Modern medicine has greatly improved due to personalization, which takes into account each patient’s unique physiology and genetic profile during diagnosis and treatment (though it’s worth noting that low-income patients and patients of color might not benefit from these therapies, which are often expensive and based on research that disproportionately represents those of European ancestry). Individual differences do determine how we experience and respond to medical treatment. Race, however, is a crude and lazy approximation of that difference. Generalizing health conditions to an entire race allows medicine to ignore the destructive societal inequalities that harm certain groups more than others. Beyond that, it ignores the complex stories that make up each individual’s experience and ancestry, stories that race alone cannot capture. Such oversimplifications can directly threaten lives.

“Race medicine is bad medicine. It’s poor science and it’s a false interpretation of humanity,” said leading scholar and sociologist Dorothy Roberts in her 2015 TED talk, “The problem with race-based medicine.”

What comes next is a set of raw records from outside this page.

`src/hdl/dbe_pkg.sv`:
```
// How it works
// RL1: address compare ignores a programmable count of low address bits.
// RL2: with data compare on, masked data must equal the compare value.
// RL3: compare value and mask are 8 bits for byte, 16 for word events.
// RL4: a zero data mask disables the data compare.
// RL5: data compare with no mask given compares every bit.
// RL6: size qualifier byte, word or any; other sizes do not match.
// RL7: software programs an even address when choosing word size.
// RL8: direction qualifier read, write or either; only that direction matches.
// RL9: break select none or event; event halts execution.
// RL10: halt on buffer full, usable alongside event break.
// RL11: trace starts at program run or at the event.
// RL12: stop-at-halt ends recording when execution halts.
// RL13: stop-on-full ends recording when the buffer fills.
// RL14: stop-on-event ends recording when the event occurs.
// RL15: full branch option stores source and target addresses.
// RL16: source-only option stores the source address only.
// RL17: data records hold direction, address, value; branch records tag, address.
// RL18: trace mode picks branch or data recording, one per run.
package dbe_pkg;
   // ==========================================================
   // register map
   localparam logic [7:0] DBE_OFS_CTRL  = 8'h00;
   localparam logic [7:0] DBE_OFS_ADDR  = 8'h04;
   localparam logic [7:0] DBE_OFS_DATA  = 8'h08;
   localparam logic [7:0] DBE_OFS_STAT  = 8'h0C;
   localparam logic [7:0] DBE_OFS_MASK  = 8'h10;
   localparam logic [7:0] DBE_OFS_TRPTR = 8'h14;
   localparam logic [7:0] DBE_OFS_TRRD  = 8'h18;
   // ctrl fields
   localparam int DBE_CB_AMASK  = 0;  // 5 bits
   localparam int DBE_CB_SIZE   = 5;  // 2 bits
   localparam int DBE_CB_DIR    = 7;  // 2 bits
   localparam int DBE_CB_DEN    = 9;
   localparam int DBE_CB_MGIVEN = 10;
   localparam int DBE_CB_BRK    = 11;
   localparam int DBE_CB_HFULL  = 12;
   localparam int DBE_CB_START  = 13;
   localparam int DBE_CB_STOPH  = 14;
   localparam int DBE_CB_STOPF  = 15;
   localparam int DBE_CB_STOPE  = 16;
   localparam int DBE_CB_MODE   = 17;
   localparam int DBE_CB_SRCO   = 18;
   localparam int DBE_CB_ARM    = 19;
   // status bits
   localparam int DBE_ST_EVT  = 0;
   localparam int DBE_ST_HALT = 1;
   localparam int DBE_ST_FULL = 2;
   localparam int DBE_ST_STOP = 3;
   localparam logic [31:0] DBE_CTRL_RST = 32'h0;
   // size / direction codes
   localparam logic [1:0] DBE_SZ_ANY  = 2'h0;
   localparam logic [1:0] DBE_SZ_BYTE = 2'h1;
   localparam logic [1:0] DBE_SZ_WORD = 2'h2;
   localparam logic [1:0] DBE_DIR_RW  = 2'h0;
   localparam logic [1:0] DBE_DIR_RD  = 2'h1;
   localparam logic [1:0] DBE_DIR_WR  = 2'h2;
   // record tags
   localparam logic [1:0] DBE_TAG_SRC = 2'h0;
   localparam logic [1:0] DBE_TAG_DST = 2'h1;
   localparam logic [1:0] DBE_TAG_RD  = 2'h2;
   localparam logic [1:0] DBE_TAG_WR  = 2'h3;

   // core bus observation and register bus request
   typedef struct packed {
      logic        valid;
      logic        write;
      logic        word;
      logic [19:0] addr;
      logic [15:0] data;
   } dbe_acc_t;

   typedef struct packed {
      logic        valid;
      logic [19:0] src;
      logic [19:0] dst;
   } dbe_br_t;

   typedef struct packed {
      logic        cyc;
      logic        stb;
      logic        we;
      logic [3:0]  sel;
      logic [7:0]  adr;
      logic [31:0] dat;
   } dbe_wbm_t;
endpackage : dbe_pkg

```
`src/hdl/dbe_top.sv`:
```
`timescale 1ns/1ps
`default_nettype none
module dbe_top #(
   parameter int DEPTH = 64
) (
   input  wire logic          clk,      // 10 MHz
   input  wire logic          rst,      // async, high
   input  wire dbe_pkg::dbe_wbm_t wb_i, // wishbone request
   output logic [31:0]        wb_dat_o, // read data
   output logic               wb_ack_o, // ack
   input  wire dbe_pkg::dbe_acc_t acc_i, // core data access
   input  wire dbe_pkg::dbe_br_t  br_i,  // core branch
   input  wire logic          run_i,    // program running
   output logic               halt_o,   // halt request
   output logic               irq_o     // level interrupt
);
   import dbe_pkg::*;
   localparam int AW = $clog2(DEPTH);

   typedef enum logic [1:0] {T_IDLE, T_REC, T_DST, T_DONE} dbe_tst_t;

   typedef struct packed {
      logic [31:0] ctrl;
      logic [19:0] addr;
      logic [31:0] data;   // [15:0] compare, [31:16] mask
      logic [3:0]  stat;
      logic [3:0]  mask;
      logic        ack;
      logic [31:0] rdat;
      logic        halt;
      logic        run;
      dbe_tst_t    ts;
      logic [AW:0] cnt;
      logic [AW-1:0] rptr;
      logic [19:0] pend;
   } dbe_st_t;

   dbe_st_t q, d;
   logic [37:0] mem [DEPTH];
   logic        we_m;
   logic [37:0] wdat_m;
   logic [AW-1:0] wadr_m;
   logic        hit, hit_a, hit_d, hit_s, hit_r, full, started;
   logic        fill;
   logic [19:0] amsk;
   logic [15:0] cmp_m;
   logic [4:0]  ab;
   logic [1:0]  sz, dr;
   logic        wb_go, wb_wr;

   // ==========================================================
   // event compare
   always_comb begin
      ab = q.ctrl[DBE_CB_AMASK +: 5];
      sz = q.ctrl[DBE_CB_SIZE +: 2];
      dr = q.ctrl[DBE_CB_DIR +: 2];
      amsk = 20'hFFFFF << ab;
      hit_a = ((acc_i.addr ^ q.addr) & amsk) == 20'h0;             // RL1
      // no mask given means all bits; byte events look at low byte only
      cmp_m = q.ctrl[DBE_CB_MGIVEN] ? q.data[31:16] : 16'hFFFF;    // RL5
      if (sz == DBE_SZ_BYTE) cmp_m = {8'h00, cmp_m[7:0]};          // RL3
      hit_d = !q.ctrl[DBE_CB_DEN] || (cmp_m == 16'h0000)           // RL4
              || (((acc_i.data ^ q.data[15:0]) & cmp_m) == 16'h0); // RL2
      case (sz)                                                     // RL6
         DBE_SZ_BYTE: hit_s = !acc_i.word;
         DBE_SZ_WORD: hit_s = acc_i.word;
         default:     hit_s = 1'b1;
      endcase
      case (dr)                                                     // RL8
         DBE_DIR_RD: hit_r = !acc_i.write;
         DBE_DIR_WR: hit_r = acc_i.write;
         default:    hit_r = 1'b1;
      endcase
      hit = q.ctrl[DBE_CB_ARM] && acc_i.valid && hit_a && hit_d
            && hit_s && hit_r;
   end

   assign full    = q.cnt == (AW+1)'(DEPTH);
   assign started = run_i && !q.run;
   assign wb_go   = wb_i.cyc && wb_i.stb && !q.ack;
   assign wb_wr   = wb_go && wb_i.we;

   // ==========================================================
   // next state
   always_comb begin
      d = q;
      we_m = 1'b0;
      wdat_m = 38'h0;
      wadr_m = q.cnt[AW-1:0];
      d.ack = wb_go;
      d.run = run_i;
      d.halt = q.halt && run_i;
      // status read clears first, so a set in the same cycle still lands
      if (wb_go && !wb_i.we && wb_i.adr == DBE_OFS_STAT)
         d.stat = 4'h0;
      if (hit) d.stat[DBE_ST_EVT] = 1'b1;
      // trace recording
      case (q.ts)
         T_IDLE: begin
            if ((q.ctrl[DBE_CB_START] ? hit : started)                // RL11
                && q.ctrl[DBE_CB_ARM])
               d.ts = T_REC;
         end
         T_REC, T_DST: begin
            if (q.ts == T_DST && !full) begin                        // RL15
               we_m = 1'b1;
               wdat_m = {DBE_TAG_DST, 16'h0, q.pend};
               d.cnt = q.cnt + 1'b1;
               d.ts = T_REC;
            end else if (q.ctrl[DBE_CB_MODE]) begin                  // RL18
               if (hit && !full) begin                               // RL17
                  we_m = 1'b1;
                  wdat_m = {acc_i.write ? DBE_TAG_WR : DBE_TAG_RD,
                            acc_i.data, acc_i.addr};
                  d.cnt = q.cnt + 1'b1;
               end
            end else if (br_i.valid && !full) begin                  // RL17
               we_m = 1'b1;
               wdat_m = {DBE_TAG_SRC, 16'h0, br_i.src};
               d.cnt = q.cnt + 1'b1;
               d.pend = br_i.dst;
               if (!q.ctrl[DBE_CB_SRCO]) d.ts = T_DST;               // RL16
            end
            if ((q.ctrl[DBE_CB_STOPH] && q.run && !run_i)            // RL12
                || (q.ctrl[DBE_CB_STOPF] && full)                    // RL13
                || (q.ctrl[DBE_CB_STOPE] && hit)) begin              // RL14
               d.ts = T_DONE;
               d.stat[DBE_ST_STOP] = 1'b1;
            end
         end
         T_DONE: ;
         default: d.ts = T_IDLE;
      endcase
      // fill pulses once; a status read must not re-arm the full halt
      fill = we_m && (q.cnt == (AW+1)'(DEPTH - 1));
      if (full) d.stat[DBE_ST_FULL] = 1'b1;
      if ((q.ctrl[DBE_CB_BRK] && hit)                                // RL9
          || (q.ctrl[DBE_CB_HFULL] && fill)) begin
         d.halt = 1'b1;                                              // RL10
         d.stat[DBE_ST_HALT] = 1'b1;
      end
      // register bus
      if (wb_go) begin
         case (wb_i.adr)
            DBE_OFS_CTRL:  d.rdat = q.ctrl;
            DBE_OFS_ADDR:  d.rdat = {12'h0, q.addr};
            DBE_OFS_DATA:  d.rdat = q.data;
            DBE_OFS_STAT:  d.rdat = {28'h0, q.stat};
            DBE_OFS_MASK:  d.rdat = {28'h0, q.mask};
            DBE_OFS_TRPTR: d.rdat = {16'h0, 8'(q.cnt), 8'(q.rptr)};
            DBE_OFS_TRRD:  d.rdat = {26'h0, mem[q.rptr][37:32]};
            default:       d.rdat = 32'h0;
         endcase
         if (wb_i.adr == DBE_OFS_TRRD && !wb_i.we) d.rdat = {
            mem[q.rptr][37:36], 10'h0, mem[q.rptr][19:0]};
      end
      if (wb_wr) begin
         case (wb_i.adr)
            DBE_OFS_CTRL: begin
               d.ctrl = wb_i.dat;
               // rewriting ctrl starts a fresh measurement
               d.ts = T_IDLE;
               d.cnt = '0;
               d.rptr = '0;
            end
            DBE_OFS_ADDR:  d.addr = wb_i.dat[19:0];                  // RL7
            DBE_OFS_DATA:  d.data = wb_i.dat;
            DBE_OFS_MASK:  d.mask = wb_i.dat[3:0];
            DBE_OFS_TRPTR: d.rptr = wb_i.dat[AW-1:0];
            default: ;
         endcase
      end
      if (wb_go && !wb_i.we && wb_i.adr == DBE_OFS_TRRD)
         d.rptr = q.rptr + 1'b1;
   end

   // ==========================================================
   // registers
   always_ff @(posedge clk or posedge rst) begin
      if (rst) begin
         q <= '0;
      end else begin
         q <= d;
      end
   end

   always_ff @(posedge clk) begin
      if (we_m) mem[wadr_m] <= wdat_m;
   end

   assign wb_ack_o = q.ack;
   assign wb_dat_o = q.rdat;
   assign halt_o   = q.halt;
   assign irq_o    = |(q.stat & q.mask);

   // ==========================================================
   // checks
   chk_byte_cmp: assert property (@(posedge clk) disable iff (rst)
      (q.ctrl[DBE_CB_SIZE +: 2] == DBE_SZ_BYTE && acc_i.word) |-> !hit)
      else $error("byte event hit on word access"); // RL6
   chk_dir_qual: assert property (@(posedge clk) disable iff (rst)
      (q.ctrl[DBE_CB_DIR +: 2] == DBE_DIR_RD && acc_i.write) |-> !hit)
      else $error("read event hit on write"); // RL8
   chk_break_event: assert property (@(posedge clk) disable iff (rst)
      (hit && q.ctrl[DBE_CB_BRK]) |=> halt_o)
      else $error("event break missing"); // RL9
   chk_no_break: assert property (@(posedge clk) disable iff (rst)
      (!q.ctrl[DBE_CB_BRK] && !q.ctrl[DBE_CB_HFULL] && !halt_o) |=> !halt_o)
      else $error("halt without cause"); // RL10
   chk_stop_event: assert property (@(posedge clk) disable iff (rst)
      (q.ts == T_REC && q.ctrl[DBE_CB_STOPE] && hit && !wb_wr)
      |=> q.ts == T_DONE)
      else $error("stop on event missed"); // RL14
   chk_full_stop: assert property (@(posedge clk) disable iff (rst)
      (full && q.ts == T_REC && q.ctrl[DBE_CB_STOPF] && !wb_wr)
      |=> q.ts == T_DONE)
      else $error("stop on full missed"); // RL13
   chk_src_only: assert property (@(posedge clk) disable iff (rst)
      (q.ctrl[DBE_CB_SRCO] && !wb_wr) |=> q.ts != T_DST)
      else $error("target stored in source-only"); // RL16
   chk_zero_mask: assert property (@(posedge clk) disable iff (rst) // RL4
      (q.ctrl[DBE_CB_ARM] && acc_i.valid && hit_a && hit_s && hit_r
       && cmp_m == 16'h0) |-> hit)
      else $error("zero mask still compares");

   // ==========================================================
   // event compare checks
   chk_size_word: assert property (@(posedge clk) disable iff (rst) // RL6
      (sz == DBE_SZ_WORD && !acc_i.word) |-> !hit)
      else $error("word event hit on byte access");

   chk_dir_write: assert property (@(posedge clk) disable iff (rst) // RL8
      (dr == DBE_DIR_WR && !acc_i.write) |-> !hit)
      else $error("write event hit on read");

   chk_addr_match: assert property (@(posedge clk) disable iff (rst) // RL1
      hit |-> (((acc_i.addr ^ q.addr) & (20'hFFFFF << ab)) == 20'h0))
      else $error("event hit on foreign address");

   chk_addr_ignore: assert property (@(posedge clk) disable iff (rst) // RL1
      (q.ctrl[DBE_CB_ARM] && acc_i.valid && ab >= 5'd20
       && hit_d && hit_s && hit_r) |-> hit)
      else $error("fully ignored address still compares");

   chk_data_match: assert property (@(posedge clk) disable iff (rst) // RL2
      (hit && q.ctrl[DBE_CB_DEN] && cmp_m != 16'h0)
      |-> ((acc_i.data & cmp_m) == (q.data[15:0] & cmp_m)))
      else $error("event hit on wrong data");

   chk_byte_width: assert property (@(posedge clk) disable iff (rst) // RL3
      (sz == DBE_SZ_BYTE) |-> (cmp_m[15:8] == 8'h00))
      else $error("byte event compares high byte");

   chk_word_width: assert property (@(posedge clk) disable iff (rst) // RL3
      (sz == DBE_SZ_WORD && q.ctrl[DBE_CB_MGIVEN])
      |-> (cmp_m == q.data[31:16]))
      else $error("word event mask cut");

   chk_all_bits: assert property (@(posedge clk) disable iff (rst) // RL5
      (!q.ctrl[DBE_CB_MGIVEN] && sz != DBE_SZ_BYTE)
      |-> (cmp_m == 16'hFFFF))
      else $error("missing mask does not compare all bits");

   chk_no_valid: assert property (@(posedge clk) disable iff (rst) // RL1
      !acc_i.valid |-> !hit)
      else $error("event without access");

   chk_disarmed: assert property (@(posedge clk) disable iff (rst) // RL1
      !q.ctrl[DBE_CB_ARM] |-> !hit)
      else $error("event while disarmed");

   chk_event_flag: assert property (@(posedge clk) disable iff (rst) // RL1
      hit |=> q.stat[DBE_ST_EVT])
      else $error("event flag lost");

   // ==========================================================
   // break checks
   chk_halt_flag: assert property (@(posedge clk) disable iff (rst) // RL9
      (hit && q.ctrl[DBE_CB_BRK]) |=> q.stat[DBE_ST_HALT])
      else $error("halt flag lost");

   chk_full_halt: assert property (@(posedge clk) disable iff (rst) // RL10
      (q.ctrl[DBE_CB_HFULL] && fill) |=> halt_o)
      else $error("halt on full missing");

   chk_both_break: assert property (@(posedge clk) disable iff (rst) // RL10
      (q.ctrl[DBE_CB_HFULL] && q.ctrl[DBE_CB_BRK] && hit) |=> halt_o)
      else $error("event break lost with full break");

   chk_halt_hold: assert property (@(posedge clk) disable iff (rst) // RL9
      (halt_o && run_i) |=> halt_o)
      else $error("halt dropped while running");

   chk_halt_drop: assert property (@(posedge clk) disable iff (rst) // RL9
      (halt_o && !run_i && !(q.ctrl[DBE_CB_BRK] && hit)
       && !(q.ctrl[DBE_CB_HFULL] && fill)) |=> !halt_o)
      else $error("halt kept after stop");

   // ==========================================================
   // trace checks
   chk_start_event: assert property (@(posedge clk) disable iff (rst) // RL11
      (q.ts == T_IDLE && q.ctrl[DBE_CB_ARM] && q.ctrl[DBE_CB_START]
       && hit && !wb_wr) |=> q.ts == T_REC)
      else $error("start on event missed");

   chk_start_run: assert property (@(posedge clk) disable iff (rst) // RL11
      (q.ts == T_IDLE && q.ctrl[DBE_CB_ARM] && !q.ctrl[DBE_CB_START]
       && started && !wb_wr) |=> q.ts == T_REC)
      else $error("start on run missed");

   chk_idle_quiet: assert property (@(posedge clk) disable iff (rst) // RL11
      (q.ts == T_IDLE || q.ts == T_DONE) |-> !we_m)
      else $error("record outside measurement");

   chk_halt_stop: assert property (@(posedge clk) disable iff (rst) // RL12
      (q.ts == T_REC && q.ctrl[DBE_CB_STOPH] && q.run && !run_i
       && !wb_wr) |=> q.ts == T_DONE)
      else $error("stop at halt missed");

   chk_no_overfill: assert property (@(posedge clk) disable iff (rst) // RL13
      full |-> !we_m)
      else $error("record written into full buffer");

   chk_full_flag: assert property (@(posedge clk) disable iff (rst) // RL13
      full |=> q.stat[DBE_ST_FULL])
      else $error("full flag lost");

   chk_stop_flag: assert property (@(posedge clk) disable iff (rst) // RL14
      (q.ts != T_DONE ##1 q.ts == T_DONE) |-> q.stat[DBE_ST_STOP])
      else $error("stop flag lost");

   chk_dst_store: assert property (@(posedge clk) disable iff (rst) // RL15
      (q.ts == T_DST && !full) |-> (we_m
       && wdat_m[37:36] == DBE_TAG_DST && wdat_m[19:0] == q.pend))
      else $error("target record missing");

   chk_src_store: assert property (@(posedge clk) disable iff (rst) // RL16
      (q.ts == T_REC && !q.ctrl[DBE_CB_MODE] && br_i.valid && !full)
      |-> (we_m && wdat_m[19:0] == br_i.src))
      else $error("source record missing");

   chk_data_rec: assert property (@(posedge clk) disable iff (rst) // RL17
      (q.ts == T_REC && q.ctrl[DBE_CB_MODE] && hit && !full)
      |-> (we_m && wdat_m[35:0] == {acc_i.data, acc_i.addr}))
      else $error("data record content wrong");

   chk_data_tag: assert property (@(posedge clk) disable iff (rst) // RL17
      (q.ts == T_REC && q.ctrl[DBE_CB_MODE] && hit && !full)
      |-> (wdat_m[37:36] == (acc_i.write ? DBE_TAG_WR : DBE_TAG_RD)))
      else $error("data record direction wrong");

   chk_mode_data: assert property (@(posedge clk) disable iff (rst) // RL18
      (q.ts == T_REC && q.ctrl[DBE_CB_MODE] && we_m) |-> wdat_m[37])
      else $error("branch record in data mode");

   chk_mode_branch: assert property (@(posedge clk) disable iff (rst) // RL18
      (q.ts != T_IDLE && !q.ctrl[DBE_CB_MODE] && we_m) |-> !wdat_m[37])
      else $error("data record in branch mode");

   chk_ctrl_clear: assert property (@(posedge clk) disable iff (rst) // RL18
      (wb_wr && wb_i.adr == DBE_OFS_CTRL)
      |=> (q.ts == T_IDLE && q.cnt == '0))
      else $error("control write kept old trace");

   // ==========================================================
   // register bus and interrupt checks
   chk_ack_answer: assert property (@(posedge clk) disable iff (rst)
      wb_go |=> wb_ack_o)
      else $error("request not acknowledged");

   chk_ack_once: assert property (@(posedge clk) disable iff (rst)
      wb_ack_o |=> !wb_ack_o)
      else $error("acknowledge longer than one cycle");

   chk_irq_off: assert property (@(posedge clk) disable iff (rst)
      (q.mask == 4'h0) |-> !irq_o)
      else $error("interrupt with all sources masked");
endmodule : dbe_top
`default_nettype wire

```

We’re all familiar with the most overtly dangerous implications of “scientific” racism—that certain races are more suitable to enslavement or more likely to commit crimes, that others deserve to weld an entire country’s social, political, and economic power. Most of us, hopefully, acknowledge that these ideas are grossly incorrect. But even modern statistics about racial differences in health often do not reveal the whole picture. When medicine relies on arbitrary standards based on race alone, when it blames “comorbidities” without acknowledging the roots of these inequalities, ultimately, it plays into the same false ideas that fuel the more obvious forms of racism. And when medical blindness leads to sub-par treatment for Black patients or other patients of color, its effects can be just as dangerous.

Secretary Azar should stop blaming Black and brown Americans for the burdens their communities bear during this pandemic. Instead, he might examine how his own words and misconceptions help create their pain.